And wrote:@gennan
thanks for such a detailed answer! (
viewtopic.php?p=264114#p264114)
What do you think, if conditionally 0 Elo is assigned to 30 kyu, we can assume that with each rank the same Elo value is added and which value is better suited? and it is possible to derive an approximate formula for calculating the probability of winning between rank A and B?
Assigning 0 Elo to 30 kyu is possible, but it doesn't really matter where you anchor an Elo scale, because Elo ratings are relative. Only Elo
differences matter (within the same system).

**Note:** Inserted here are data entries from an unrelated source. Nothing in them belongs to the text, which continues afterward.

## src/design/venturi_pressure_flow_meter_unit_macros.svh

```systemverilog
// Assertion macros shared by the flow meter modules.
`ifndef VENTURI_PRESSURE_FLOW_METER_UNIT_MACROS_SVH
`define VENTURI_PRESSURE_FLOW_METER_UNIT_MACROS_SVH

// Consequent must hold in the same cycle as the antecedent.
`define VPFM_ASSERT_NOW(label, clk, rst_n, ante, cons, msg) \
	label: assert property (@(posedge clk) disable iff (!rst_n) (ante) |-> (cons)) \
		else $error(msg);

// Consequent must hold in the cycle after the antecedent.
`define VPFM_ASSERT_NEXT(label, clk, rst_n, ante, cons, msg) \
	label: assert property (@(posedge clk) disable iff (!rst_n) (ante) |=> (cons)) \
		else $error(msg);

`endif

```

## src/design/vpfm_pkg.sv

```systemverilog
// Shared types, widths, reset values and helper functions of the flow meter.
package vpfm_pkg;

	localparam int COUNT_W     = 14;
	localparam int GAIN_W      = 24;
	localparam int THR_W       = 16;
	localparam int PRES_W      = 20;
	localparam int FLOW_W      = 16;
	localparam int SUM_W       = 26;
	localparam int CNT_MAX_W   = 6;
	localparam int STATUS_W    = 2;
	localparam int ACTION_W    = 2;
	localparam int BYTE_W      = 8;
	localparam int CFG_IDX_W   = 3;
	localparam int CFG_DATA_W  = 24;
	localparam int ROUND_SHIFT = 16;
	localparam int PROD_W      = COUNT_W + GAIN_W;
	localparam int RND_W       = PROD_W - ROUND_SHIFT + 1;
	localparam int RAW_W       = RND_W + 1;
	localparam int OPND_W      = SUM_W - 1;
	localparam int REM_W       = 14;
	localparam int ROOT_W      = PRES_W / 2;
	localparam int SQRT_STEPS  = PRES_W / 2;
	localparam int DIV_STEPS   = OPND_W;
	localparam int STEP_W      = 5;

	localparam int ZERO_SAMPLES_DEF = 32;

	localparam logic [COUNT_W-1:0] COUNT_OFFSET_RST   = 14'd8192;
	localparam logic [GAIN_W-1:0]  PRESSURE_GAIN_RST  = 24'd2547816;
	localparam logic [THR_W-1:0]   FLOW_THRESHOLD_RST = 16'd256;
	localparam logic [GAIN_W-1:0]  CFM_GAIN_RST       = 24'd1850540;
	localparam logic [GAIN_W-1:0]  M3H_GAIN_RST       = 24'd3144090;

	typedef enum logic [ACTION_W-1:0] {
		ACT_MEASURE = 2'd0,
		ACT_SAMPLE  = 2'd1,
		ACT_COMMIT  = 2'd2
	} action_t;

	typedef enum logic [CFG_IDX_W-1:0] {
		REG_COUNT_OFFSET   = 3'd0,
		REG_PRESSURE_GAIN  = 3'd1,
		REG_FLOW_THRESHOLD = 3'd2,
		REG_CFM_GAIN       = 3'd3,
		REG_M3H_GAIN       = 3'd4
	} cfg_idx_t;

	typedef enum logic [3:0] {
		S_IDLE,
		S_MUL_P,
		S_RAW,
		S_PRES,
		S_CHECK,
		S_ROOT,
		S_MUL_C,
		S_MUL_M,
		S_FLOW_M,
		S_DIV,
		S_DONE
	} state_t;

	typedef enum logic {
		OP_SQRT,
		OP_DIV
	} iu_op_t;

	typedef struct packed {
		logic   start;
		iu_op_t op;
	} iu_req_t;

	typedef struct packed {
		logic busy;
		logic done;
	} iu_stat_t;

	// Clamp a wide signed value into the pressure range.
	function automatic logic signed [PRES_W-1:0] sat_pres(input logic signed [RAW_W:0] v);
		logic [RAW_W-PRES_W+1:0] hi;
		hi = v[RAW_W:PRES_W-1];
		if (hi == '0 || hi == '1) begin
			return v[PRES_W-1:0];
		end else if (v[RAW_W]) begin
			return {1'b1, {(PRES_W-1){1'b0}}};
		end else begin
			return {1'b0, {(PRES_W-1){1'b1}}};
		end
	endfunction

	// Clamp a rounded product to the flow range.
	function automatic logic [FLOW_W-1:0] sat_flow(input logic [RND_W-1:0] v);
		if (|v[RND_W-1:FLOW_W]) begin
			return '1;
		end else begin
			return v[FLOW_W-1:0];
		end
	endfunction

endpackage

```

## src/design/vpfm_if.sv

```systemverilog
// Handshake channels of the flow meter: sensor requests, results, register writes.
interface vpfm_in_if;
	import vpfm_pkg::*;
	logic                valid;
	logic                ready;
	logic [ACTION_W-1:0] action;
	logic                read_ok;
	logic [BYTE_W-1:0]   byte_high;
	logic [BYTE_W-1:0]   byte_low;
	modport source (output valid, action, read_ok, byte_high, byte_low, input ready);
	modport sink (input valid, action, read_ok, byte_high, byte_low, output ready);
endinterface

interface vpfm_out_if;
	import vpfm_pkg::*;
	logic                     valid;
	logic                     ready;
	logic                     read_valid;
	logic [STATUS_W-1:0]      sensor_status;
	logic signed [PRES_W-1:0] pressure;
	logic [FLOW_W-1:0]        flow_cfm;
	logic [FLOW_W-1:0]        flow_m3h;
	logic                     zero_failed;
	modport source (output valid, read_valid, sensor_status, pressure, flow_cfm, flow_m3h,
		zero_failed, input ready);
	modport sink (input valid, read_valid, sensor_status, pressure, flow_cfm, flow_m3h,
		zero_failed, output ready);
endinterface

interface vpfm_cfg_if;
	import vpfm_pkg::*;
	logic                  valid;
	logic                  ready;
	logic [CFG_IDX_W-1:0]  index;
	logic [CFG_DATA_W-1:0] data;
	modport source (output valid, index, data, input ready);
	modport sink (input valid, index, data, output ready);
endinterface

```

## src/design/vpfm_mul.sv

```systemverilog
// Registered multiplier with round-half-up by 2^16.
module vpfm_mul (
	input  logic                          clk,
	input  logic                          start,
	input  logic [vpfm_pkg::COUNT_W-1:0]  a,
	input  logic [vpfm_pkg::GAIN_W-1:0]   b,
	output logic [vpfm_pkg::RND_W-1:0]    rnd
);
	import vpfm_pkg::*;

	localparam logic [PROD_W:0] HALF = (PROD_W+1)'(2 ** (ROUND_SHIFT - 1));

	logic [PROD_W-1:0] prod_q;
	logic [PROD_W:0]   sum;

	always_ff @(posedge clk) begin
		if (start) begin
			prod_q <= PROD_W'(a) * PROD_W'(b);
		end
	end

	assign sum = {1'b0, prod_q} + HALF;
	assign rnd = sum[PROD_W:ROUND_SHIFT];

endmodule

```

## src/design/vpfm_iu.sv

```systemverilog
// Shared compare-subtract unit: digit-by-digit square root and restoring division.
`include "venturi_pressure_flow_meter_unit_macros.svh"

module vpfm_iu (
	input  logic                            clk,
	input  logic                            arst_n,
	input  vpfm_pkg::iu_req_t               req,
	input  logic [vpfm_pkg::OPND_W-1:0]     opnd,
	input  logic [vpfm_pkg::CNT_MAX_W-1:0]  dvsr,
	output vpfm_pkg::iu_stat_t              stat,
	output logic [vpfm_pkg::OPND_W-1:0]     result
);
	import vpfm_pkg::*;

	logic                 busy_q;
	logic                 done_q;
	iu_op_t               op_q;
	logic [STEP_W-1:0]    step_q;
	logic [OPND_W-1:0]    src_q;
	logic [REM_W-1:0]     rem_q;
	logic [OPND_W-1:0]    res_q;
	logic [CNT_MAX_W-1:0] dvsr_q;

	logic [REM_W-1:0] rem_sh;
	logic [REM_W-1:0] trial;
	logic             fits;

	// sqrt brings down two bits per step against 4r+1, divide one bit against the divisor
	always_comb begin
		if (op_q == OP_SQRT) begin
			rem_sh = {rem_q[REM_W-3:0], src_q[OPND_W-1 -: 2]};
			trial  = REM_W'({res_q[ROOT_W-1:0], 2'b01});
		end else begin
			rem_sh = {rem_q[REM_W-2:0], src_q[OPND_W-1]};
			trial  = REM_W'(dvsr_q);
		end
		fits = rem_sh >= trial;
	end

	always_ff @(posedge clk or negedge arst_n) begin
		if (!arst_n) begin
			busy_q <= 1'b0;
			done_q <= 1'b0;
		end else begin
			done_q <= 1'b0;
			if (req.start) begin
				busy_q <= 1'b1;
			end else if (busy_q && step_q == STEP_W'(1)) begin
				busy_q <= 1'b0;
				done_q <= 1'b1;
			end
		end
	end

	always_ff @(posedge clk) begin
		if (req.start) begin
			op_q   <= req.op;
			rem_q  <= '0;
			res_q  <= '0;
			dvsr_q <= dvsr;
			if (req.op == OP_SQRT) begin
				src_q  <= {opnd[PRES_W-1:0], (OPND_W-PRES_W)'(0)};
				step_q <= STEP_W'(SQRT_STEPS);
			end else begin
				src_q  <= opnd;
				step_q <= STEP_W'(DIV_STEPS);
			end
		end else if (busy_q) begin
			rem_q  <= fits ? rem_sh - trial : rem_sh;
			res_q  <= {res_q[OPND_W-2:0], fits};
			src_q  <= (op_q == OP_SQRT) ? src_q << 2 : src_q << 1;
			step_q <= step_q - STEP_W'(1);
		end
	end

	assign stat.busy = busy_q;
	assign stat.done = done_q;
	assign result    = res_q;

	`VPFM_ASSERT_NEXT(a_start_busy, clk, arst_n, req.start, stat.busy, "unit not busy after start")
	`VPFM_ASSERT_NOW(a_done_idle, clk, arst_n, stat.done, !stat.busy && !req.start, "done while busy")
	`VPFM_ASSERT_NOW(a_busy_steps, clk, arst_n, busy_q, step_q != '0, "busy with no steps left")
	`VPFM_ASSERT_NOW(a_root_range, clk, arst_n, stat.done && op_q == OP_SQRT, result[OPND_W-1:ROOT_W] == '0, "root too wide")

endmodule

```

## src/design/venturi_pressure_flow_meter_unit.sv

```systemverilog
// Venturi flow meter top level: frame unpack, pressure, zeroing and flow sequencer.
//
// Each request carries the two leading bytes of a differential pressure frame and a read-ok
// flag; the block returns one result per request. The count is scaled to 1/256 Pa by the
// Q16 pressure_gain (rounded, ties away from zero), then measure requests subtract the stored
// zero offset and saturate to 20 bits; above flow_threshold the flow is the integer root of the
// pressure times cfm_gain / m3h_gain (Q16, rounded, saturated to 16 bits). Zeroing requests
// report the uncorrected pressure and collect good status-0 readings up to ZERO_SAMPLES; a
// commit request loads the truncated average into the zero offset, or raises zero_failed and
// keeps the old one when nothing was collected. One request is in work at a time: the count
// is scaled in the multiplier, rounded, offset-corrected and checked; a flowing measurement
// then takes the square root and the two flow products, and a commit with samples the offset
// division, before the result is loaded into the output register and the next request is
// taken. The time taken is set by the shared compare-subtract unit, which spends 10 steps on
// the square root and 25 on the offset division, plus one pass through the single multiplier
// for each product. A finished result sits in an output register, so the next request is taken
// while it waits; a result still waiting there holds back the loading of the next one.
// Register writes go through at any time and take effect at once.
`include "venturi_pressure_flow_meter_unit_macros.svh"

module venturi_pressure_flow_meter_unit #(
	parameter int ZERO_SAMPLES = vpfm_pkg::ZERO_SAMPLES_DEF
) (
	input  logic        clk,
	input  logic        arst_n,
	vpfm_in_if.sink     sample,
	vpfm_out_if.source  result,
	vpfm_cfg_if.sink    cfg
);
	import vpfm_pkg::*;

	localparam int CNT_W = $clog2(ZERO_SAMPLES + 1);

	// configuration
	logic [COUNT_W-1:0] count_offset_q;
	logic [GAIN_W-1:0]  pressure_gain_q;
	logic [THR_W-1:0]   flow_threshold_q;
	logic [GAIN_W-1:0]  cfm_gain_q;
	logic [GAIN_W-1:0]  m3h_gain_q;

	// zeroing state
	logic signed [PRES_W-1:0] zero_offset_q;
	logic signed [SUM_W-1:0]  zero_sum_q;
	logic [CNT_W-1:0]         zero_cnt_q;

	// sequencer
	state_t state_q;
	state_t state_d;

	// request in work
	logic [ACTION_W-1:0]      action_q;
	logic                     ok_q;
	logic [STATUS_W-1:0]      status_q;
	logic                     neg_q;
	logic [COUNT_W-1:0]       mag_q;
	logic signed [RAW_W-1:0]  raw_q;
	logic signed [PRES_W-1:0] pres_q;
	logic [FLOW_W-1:0]        fc_q;
	logic [FLOW_W-1:0]        fm_q;
	logic                     failed_q;
	logic                     div_neg_q;

	// output register
	logic                     out_valid_q;
	logic                     out_rv_q;
	logic [STATUS_W-1:0]      out_status_q;
	logic signed [PRES_W-1:0] out_pres_q;
	logic [FLOW_W-1:0]        out_fc_q;
	logic [FLOW_W-1:0]        out_fm_q;
	logic                     out_failed_q;

	// shared units
	logic                 mul_start;
	logic [COUNT_W-1:0]   mul_a;
	logic [GAIN_W-1:0]    mul_b;
	logic [RND_W-1:0]     mul_rnd;
	iu_req_t              iu_req;
	iu_stat_t             iu_stat;
	logic [OPND_W-1:0]    iu_opnd;
	logic [OPND_W-1:0]    iu_result;

	// per-state decisions
	logic                     sample_ready;
	logic                     out_load;
	logic [COUNT_W-1:0]       in_count;
	logic [COUNT_W:0]         in_diff;
	logic                     is_sample;
	logic                     is_commit;
	logic                     take_sample;
	logic                     flow_on;
	logic                     cnt_nz;
	logic                     sum_neg;
	logic [SUM_W-1:0]         sum_mag;
	logic [RAW_W-1:0]         rnd_ext;
	logic signed [RAW_W:0]    corr_sub;
	logic [PRES_W-1:0]        quot;

	// frame unpack: status is the top two bits of the high byte, count the rest
	assign in_count = {sample.byte_high[COUNT_W-BYTE_W-1:0], sample.byte_low};
	assign in_diff  = {1'b0, in_count} - {1'b0, count_offset_q};

	assign is_sample   = action_q == ACT_SAMPLE;
	assign is_commit   = action_q == ACT_COMMIT;
	assign take_sample = is_sample && ok_q && status_q == '0 &&
		zero_cnt_q < CNT_W'(ZERO_SAMPLES);
	// threshold is unsigned, so a negative pressure never flows
	assign flow_on = !pres_q[PRES_W-1] && pres_q[PRES_W-2:0] > (PRES_W-1)'(flow_threshold_q);
	assign cnt_nz  = zero_cnt_q != '0;

	// divide magnitudes and fix the sign after, which truncates toward zero
	assign sum_neg = zero_sum_q[SUM_W-1];
	assign sum_mag = sum_neg ? -zero_sum_q : zero_sum_q;
	assign iu_opnd = is_commit ? sum_mag[OPND_W-1:0] : OPND_W'($unsigned(pres_q));
	assign quot    = iu_result[PRES_W-1:0];

	assign rnd_ext  = {1'b0, mul_rnd};
	// zeroing and commit requests report the pressure without the offset
	assign corr_sub = {raw_q[RAW_W-1], raw_q} -
		((is_sample || is_commit) ? '0 : (RAW_W+1)'(zero_offset_q));

	vpfm_mul u_mul (
		.clk   (clk),
		.start (mul_start),
		.a     (mul_a),
		.b     (mul_b),
		.rnd   (mul_rnd)
	);

	vpfm_iu u_iu (
		.clk    (clk),
		.arst_n (arst_n),
		.req    (iu_req),
		.opnd   (iu_opnd),
		.dvsr   (CNT_MAX_W'(zero_cnt_q)),
		.stat   (iu_stat),
		.result (iu_result)
	);

	// next state
	always_comb begin
		state_d = state_q;
		unique case (state_q)
			S_IDLE: begin
				if (sample.valid) begin
					state_d = S_MUL_P;
				end
			end
			S_MUL_P: state_d = S_RAW;
			S_RAW:   state_d = S_PRES;
			S_PRES:  state_d = S_CHECK;
			S_CHECK: begin
				priority if (is_commit) begin
					state_d = cnt_nz ? S_DIV : S_DONE;
				end else if (is_sample) begin
					state_d = S_DONE;
				end else begin
					state_d = flow_on ? S_ROOT : S_DONE;
				end
			end
			S_ROOT: begin
				if (iu_stat.done) begin
					state_d = S_MUL_C;
				end
			end
			S_MUL_C:  state_d = S_MUL_M;
			S_MUL_M:  state_d = S_FLOW_M;
			S_FLOW_M: state_d = S_DONE;
			S_DIV: begin
				if (iu_stat.done) begin
					state_d = S_DONE;
				end
			end
			S_DONE: begin
				if (!out_valid_q || result.ready) begin
					state_d = S_IDLE;
				end
			end
			default: state_d = S_IDLE;
		endcase
	end

	// sequencer outputs
	always_comb begin
		sample_ready = 1'b0;
		out_load     = 1'b0;
		mul_start    = 1'b0;
		mul_a        = mag_q;
		mul_b        = pressure_gain_q;
		iu_req.start = 1'b0;
		iu_req.op    = OP_SQRT;
		unique case (state_q)
			S_IDLE:  sample_ready = 1'b1;
			S_MUL_P: mul_start = 1'b1;
			S_CHECK: begin
				if (is_commit) begin
					iu_req.start = cnt_nz;
					iu_req.op    = OP_DIV;
				end else if (!is_sample) begin
					iu_req.start = flow_on;
				end
			end
			S_MUL_C: begin
				mul_start = 1'b1;
				mul_a     = COUNT_W'(iu_result[ROOT_W-1:0]);
				mul_b     = cfm_gain_q;
			end
			S_MUL_M: begin
				mul_start = 1'b1;
				mul_a     = COUNT_W'(iu_result[ROOT_W-1:0]);
				mul_b     = m3h_gain_q;
			end
			S_DONE:  out_load = !out_valid_q || result.ready;
			default: ;
		endcase
	end

	// control state, configuration and zeroing registers
	always_ff @(posedge clk or negedge arst_n) begin
		if (!arst_n) begin
			state_q          <= S_IDLE;
			out_valid_q      <= 1'b0;
			count_offset_q   <= COUNT_OFFSET_RST;
			pressure_gain_q  <= PRESSURE_GAIN_RST;
			flow_threshold_q <= FLOW_THRESHOLD_RST;
			cfm_gain_q       <= CFM_GAIN_RST;
			m3h_gain_q       <= M3H_GAIN_RST;
			zero_offset_q    <= '0;
			zero_sum_q       <= '0;
			zero_cnt_q       <= '0;
		end else begin
			state_q <= state_d;

			if (out_load) begin
				out_valid_q <= 1'b1;
			end else if (result.ready) begin
				out_valid_q <= 1'b0;
			end

			if (cfg.valid) begin
				unique case (cfg_idx_t'(cfg.index))
					REG_COUNT_OFFSET:   count_offset_q   <= cfg.data[COUNT_W-1:0];
					REG_PRESSURE_GAIN:  pressure_gain_q  <= cfg.data[GAIN_W-1:0];
					REG_FLOW_THRESHOLD: flow_threshold_q <= cfg.data[THR_W-1:0];
					REG_CFM_GAIN:       cfm_gain_q       <= cfg.data[GAIN_W-1:0];
					REG_M3H_GAIN:       m3h_gain_q       <= cfg.data[GAIN_W-1:0];
					default: ;
				endcase
			end

			// the divider latches sum and count on its start edge, so clearing here is safe
			if (state_q == S_CHECK) begin
				if (take_sample) begin
					zero_sum_q <= zero_sum_q + SUM_W'(pres_q);
					zero_cnt_q <= zero_cnt_q + CNT_W'(1);
				end else if (is_commit) begin
					zero_sum_q <= '0;
					zero_cnt_q <= '0;
				end
			end

			if (state_q == S_DIV && iu_stat.done) begin
				zero_offset_q <= div_neg_q ? -quot : quot;
			end
		end
	end

	// datapath
	always_ff @(posedge clk) begin
		unique case (state_q)
			S_IDLE: begin
				if (sample.valid) begin
					action_q <= sample.action;
					ok_q     <= sample.read_ok;
					status_q <= sample.byte_high[BYTE_W-1 -: STATUS_W];
					neg_q    <= in_diff[COUNT_W];
					mag_q    <= in_diff[COUNT_W] ? COUNT_W'(-in_diff) : in_diff[COUNT_W-1:0];
					fc_q     <= '0;
					fm_q     <= '0;
					failed_q <= 1'b0;
				end
			end
			S_RAW:   raw_q <= neg_q ? -rnd_ext : rnd_ext;
			S_PRES:  pres_q <= sat_pres(corr_sub);
			S_CHECK: begin
				div_neg_q <= sum_neg;
				if (is_commit && !cnt_nz) begin
					failed_q <= 1'b1;
				end
			end
			S_MUL_M:  fc_q <= sat_flow(mul_rnd);
			S_FLOW_M: fm_q <= sat_flow(mul_rnd);
			default: ;
		endcase

		// a failed read reports only its flag and the commit outcome
		if (out_load) begin
			out_rv_q     <= ok_q;
			out_status_q <= ok_q ? status_q : '0;
			out_pres_q   <= ok_q ? pres_q : '0;
			out_fc_q     <= ok_q ? fc_q : '0;
			out_fm_q     <= ok_q ? fm_q : '0;
			out_failed_q <= failed_q;
		end
	end

	assign sample.ready         = sample_ready;
	assign cfg.ready            = 1'b1;
	assign result.valid         = out_valid_q;
	assign result.read_valid    = out_rv_q;
	assign result.sensor_status = out_status_q;
	assign result.pressure      = out_pres_q;
	assign result.flow_cfm      = out_fc_q;
	assign result.flow_m3h      = out_fm_q;
	assign result.zero_failed   = out_failed_q;

	`VPFM_ASSERT_NOW(a_cnt_cap, clk, arst_n, 1'b1, zero_cnt_q <= CNT_W'(ZERO_SAMPLES), "sample count above cap")
	`VPFM_ASSERT_NEXT(a_accept_seq, clk, arst_n, sample.valid && sample.ready, state_q == S_MUL_P, "request not started")
	`VPFM_ASSERT_NOW(a_iu_free, clk, arst_n, iu_req.start, !iu_stat.busy, "shared unit restarted while busy")
	`VPFM_ASSERT_NOW(a_bad_read_quiet, clk, arst_n, result.valid && !result.read_valid, result.pressure == '0 && result.flow_cfm == '0 && result.flow_m3h == '0 && result.sensor_status == '0, "failed read carries data")

endmodule

```

## src/flat_wrapper.sv

```systemverilog
// flat-port wrapper written by rule: the top's interface ports become plain ports
module venturi_pressure_flow_meter_unit_flat import vpfm_pkg::*;
#(
	parameter int ZERO_SAMPLES = vpfm_pkg::ZERO_SAMPLES_DEF
)
  (clk, arst_n, sample_valid, sample_action, sample_read_ok, sample_byte_high, sample_byte_low, sample_ready, result_valid, result_read_valid, result_sensor_status, result_pressure, result_flow_cfm, result_flow_m3h, result_zero_failed, result_ready, cfg_valid, cfg_index, cfg_data, cfg_ready);
  vpfm_in_if sample_i ();
  vpfm_out_if result_i ();
  vpfm_cfg_if cfg_i ();
  input  logic clk;
  input  logic arst_n;
  input wire logic [$bits(sample_i.valid)-1:0] sample_valid;
  input wire logic [$bits(sample_i.action)-1:0] sample_action;
  input wire logic [$bits(sample_i.read_ok)-1:0] sample_read_ok;
  input wire logic [$bits(sample_i.byte_high)-1:0] sample_byte_high;
  input wire logic [$bits(sample_i.byte_low)-1:0] sample_byte_low;
  output wire logic [$bits(sample_i.ready)-1:0] sample_ready;
  output wire logic [$bits(result_i.valid)-1:0] result_valid;
  output wire logic [$bits(result_i.read_valid)-1:0] result_read_valid;
  output wire logic [$bits(result_i.sensor_status)-1:0] result_sensor_status;
  output wire logic [$bits(result_i.pressure)-1:0] result_pressure;
  output wire logic [$bits(result_i.flow_cfm)-1:0] result_flow_cfm;
  output wire logic [$bits(result_i.flow_m3h)-1:0] result_flow_m3h;
  output wire logic [$bits(result_i.zero_failed)-1:0] result_zero_failed;
  input wire logic [$bits(result_i.ready)-1:0] result_ready;
  input wire logic [$bits(cfg_i.valid)-1:0] cfg_valid;
  input wire logic [$bits(cfg_i.index)-1:0] cfg_index;
  input wire logic [$bits(cfg_i.data)-1:0] cfg_data;
  output wire logic [$bits(cfg_i.ready)-1:0] cfg_ready;
  assign sample_i.valid = sample_valid;
  assign sample_i.action = sample_action;
  assign sample_i.read_ok = sample_read_ok;
  assign sample_i.byte_high = sample_byte_high;
  assign sample_i.byte_low = sample_byte_low;
  assign sample_ready = sample_i.ready;
  assign result_valid = result_i.valid;
  assign result_read_valid = result_i.read_valid;
  assign result_sensor_status = result_i.sensor_status;
  assign result_pressure = result_i.pressure;
  assign result_flow_cfm = result_i.flow_cfm;
  assign result_flow_m3h = result_i.flow_m3h;
  assign result_zero_failed = result_i.zero_failed;
  assign result_i.ready = result_ready;
  assign cfg_i.valid = cfg_valid;
  assign cfg_i.index = cfg_index;
  assign cfg_i.data = cfg_data;
  assign cfg_ready = cfg_i.ready;
  venturi_pressure_flow_meter_unit #(.ZERO_SAMPLES(ZERO_SAMPLES)) u_core (.clk(clk), .arst_n(arst_n), .sample(sample_i), .result(result_i), .cfg(cfg_i));
endmodule
```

Absolute Elo ratings only matter when comparing different Elo systems that use different anchors (similar as comparing Centigrade temperatures to Kelvin tempatures).
With the conversion formulae and the anchor I gave in that post, EGF 30k(-900 GoR) would correspond to about 1000 Elo. Shifting it to 0 Elo as you suggest, would just shift all ratings down by 1000 Elo, without changeing any win% prediction made by the system.
Analysis of the EGF historical data shows that using the same Elo gap between all ranks does not match observed winrates. A 15k has a much higher win% against a 14k (~43%), than a 6d against a 7d(~25%). A 1d against a 2d is somewhere in between (~36%). So by definition of Elo (based on probability in even game win%), the Elo gap between 15k and 14k (~50 Elo) is smaller than the Elo gap between 6d and 7d (~200 Elo) and the Elo gap between 1d and 2d is somwehere in between (~100 Elo).
To calculate the predicted winrate between 2 players with given EGF GoR, this will be used by the EGF rating system after the coming update:
Code: Select all
Se = 1 / (1 + exp(β(GoR2) - β(GoR1)))
where β = -7 * ln(3300 - GoR)
This β function can be seen as yet another rating scale, similar to Elo, but using a different unit to avoid redundant conversions.